What follows belongs to an exercise in optimizing a design on an open flow for small area, a short achievable clock period and few clock cycles per item; a production flow would make more cautious choices.
Function was checked by simulation only, so behaviour that the tests miss may differ from the original.

`config.mk`:
```
export PLATFORM = sky130hd
export DESIGN_NAME = booth_multiply_restoring_divide
export DESIGN_NICKNAME = booth_multiply_restoring_divide
export VERILOG_FILES = /design/flow/design.v
export SDC_FILE = /design/flow/constraint.sdc
export NUM_CORES = 4
export LEC_CHECK = 0
export ABC_AREA = 1
export CAP_MARGIN = 20
export CORE_MARGIN = 2
export CORE_UTILIZATION = 60
export CTS_BUF_LIST = sky130_fd_sc_hd__clkbuf_8 sky130_fd_sc_hd__clkbuf_16
export CTS_CLUSTER_DIAMETER = 80
export CTS_CLUSTER_SIZE = 30
export PLACE_DENSITY = 0.7
export SETUP_SLACK_MARGIN = 2.8
export SLEW_MARGIN = 20
```
What follows belongs to an exercise in optimizing a design on an open flow for small area, a short achievable clock period and few clock cycles per item; a production flow would make more cautious choices. In this exercise RTL edits were held to simulation tests only and were not proved equivalent to the original. No activity file was given, so power comes from the tool's default toggle rates.

===== flow/run.sh =====
#!/bin/bash
# synth_recipe.tcl (not shown) runs the flow's synth.tcl, then flattens the netlist and writes it again
# the make line also repeats each setting of config.mk as NAME=value (left out here)
make -C /OpenROAD-flow-scripts/flow DESIGN_CONFIG=/design/flow/config.mk WORK_HOME=/design/flow/orfs CLKGATE_MAP_FILE= SYNTH_SCRIPT=/design/flow/synth_recipe.tcl finish

===== flow/config.mk =====
export PLATFORM = sky130hd
export DESIGN_NAME = keyed_rate_throttle_table_top
export DESIGN_NICKNAME = keyed_rate_throttle_table_top
export VERILOG_FILES = /design/flow/design.v
export SDC_FILE = /design/flow/constraint.sdc
export NUM_CORES = 4
export LEC_CHECK = 0
export CAP_MARGIN = 20
export CORE_MARGIN = 2
export CORE_UTILIZATION = 40
export SLEW_MARGIN = 20

===== flow/constraint.sdc =====
create_clock -name core_clock -period 8.4 [get_ports {clk_i}]
set_input_delay 1.6800 -clock core_clock [delete_from_list [all_inputs] [get_ports {clk_i}]]
set_output_delay 1.6800 -clock core_clock [all_outputs]
set_load 0.01 [all_outputs]
Background: an optimization exercise with open tools, aiming at a short achievable clock period and few clock cycles per item. Do not read the settings as production practice. In this exercise RTL edits were held to simulation tests only and were not proved equivalent to the original. Power figures rest on the tool's default switching activity, not on a simulated workload.

File: flow/run.sh
#!/bin/bash
# synth_recipe.tcl (not shown) runs the flow's synth.tcl, then flattens the netlist and writes it again
# the make line also repeats each setting of config.mk as NAME=value (left out here)
make -C /OpenROAD-flow-scripts/flow DESIGN_CONFIG=/design/flow/config.mk WORK_HOME=/design/flow/orfs CLKGATE_MAP_FILE= SYNTH_SCRIPT=/design/flow/synth_recipe.tcl finish
File: flow/config.mk
export PLATFORM = sky130hd
export DESIGN_NAME = dcache_ctrl
export DESIGN_NICKNAME = dcache_ctrl
export VERILOG_FILES = /design/flow/design.v
export SDC_FILE = /design/flow/constraint.sdc
export NUM_CORES = 4
export LEC_CHECK = 0
export CAP_MARGIN = 20
export CORE_MARGIN = 2
export CORE_UTILIZATION = 45
export SLEW_MARGIN = 20
File: flow/constraint.sdc
create_clock -name core_clock -period 6.0 [get_ports {clk}]
set_input_delay 1.2000 -clock core_clock [delete_from_list [all_inputs] [get_ports {clk}]]
set_output_delay 1.2000 -clock core_clock [all_outputs]
set_load 0.01 [all_outputs]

=== WORK REQUEST ===
Restate the records above word for word.

=== TASK RESPONSE ===
What follows belongs to an exercise in optimizing a design on an open flow for small area, a short achievable clock period and few clock cycles per item; a production flow would make more cautious choices.
Function was checked by simulation only, so behaviour that the tests miss may differ from the original.

`config.mk`:
```
export PLATFORM = sky130hd
export DESIGN_NAME = booth_multiply_restoring_divide
export DESIGN_NICKNAME = booth_multiply_restoring_divide
export VERILOG_FILES = /design/flow/design.v
export SDC_FILE = /design/flow/constraint.sdc
export NUM_CORES = 4
export LEC_CHECK = 0
export ABC_AREA = 1
export CAP_MARGIN = 20
export CORE_MARGIN = 2
export CORE_UTILIZATION = 60
export CTS_BUF_LIST = sky130_fd_sc_hd__clkbuf_8 sky130_fd_sc_hd__clkbuf_16
export CTS_CLUSTER_DIAMETER = 80
export CTS_CLUSTER_SIZE = 30
export PLACE_DENSITY = 0.7
export SETUP_SLACK_MARGIN = 2.8
export SLEW_MARGIN = 20
```
What follows belongs to an exercise in optimizing a design on an open flow for small area, a short achievable clock period and few clock cycles per item; a production flow would make more cautious choices. In this exercise RTL edits were held to simulation tests only and were not proved equivalent to the original. No activity file was given, so power comes from the tool's default toggle rates.

===== flow/run.sh =====
#!/bin/bash
# synth_recipe.tcl (not shown) runs the flow's synth.tcl, then flattens the netlist and writes it again
# the make line also repeats each setting of config.mk as NAME=value (left out here)
make -C /OpenROAD-flow-scripts/flow DESIGN_CONFIG=/design/flow/config.mk WORK_HOME=/design/flow/orfs CLKGATE_MAP_FILE= SYNTH_SCRIPT=/design/flow/synth_recipe.tcl finish

===== flow/config.mk =====
export PLATFORM = sky130hd
export DESIGN_NAME = keyed_rate_throttle_table_top
export DESIGN_NICKNAME = keyed_rate_throttle_table_top
export VERILOG_FILES = /design/flow/design.v
export SDC_FILE = /design/flow/constraint.sdc
export NUM_CORES = 4
export LEC_CHECK = 0
export CAP_MARGIN = 20
export CORE_MARGIN = 2
export CORE_UTILIZATION = 40
export SLEW_MARGIN = 20

===== flow/constraint.sdc =====
create_clock -name core_clock -period 8.4 [get_ports {clk_i}]
set_input_delay 1.6800 -clock core_clock [delete_from_list [all_inputs] [get_ports {clk_i}]]
set_output_delay 1.6800 -clock core_clock [all_outputs]
set_load 0.01 [all_outputs]
Background: an optimization exercise with open tools, aiming at a short achievable clock period and few clock cycles per item. Do not read the settings as production practice. In this exercise RTL edits were held to simulation tests only and were not proved equivalent to the original. Power figures rest on the tool's default switching activity, not on a simulated workload.

File: flow/run.sh
#!/bin/bash
# synth_recipe.tcl (not shown) runs the flow's synth.tcl, then flattens the netlist and writes it again
# the make line also repeats each setting of config.mk as NAME=value (left out here)
make -C /OpenROAD-flow-scripts/flow DESIGN_CONFIG=/design/flow/config.mk WORK_HOME=/design/flow/orfs CLKGATE_MAP_FILE= SYNTH_SCRIPT=/design/flow/synth_recipe.tcl finish
File: flow/config.mk
export PLATFORM = sky130hd
export DESIGN_NAME = dcache_ctrl
export DESIGN_NICKNAME = dcache_ctrl
export VERILOG_FILES = /design/flow/design.v
export SDC_FILE = /design/flow/constraint.sdc
export NUM_CORES = 4
export LEC_CHECK = 0
export CAP_MARGIN = 20
export CORE_MARGIN = 2
export CORE_UTILIZATION = 45
export SLEW_MARGIN = 20
File: flow/constraint.sdc
create_clock -name core_clock -period 6.0 [get_ports {clk}]
set_input_delay 1.2000 -clock core_clock [delete_from_list [all_inputs] [get_ports {clk}]]
set_output_delay 1.2000 -clock core_clock [all_outputs]
set_load 0.01 [all_outputs]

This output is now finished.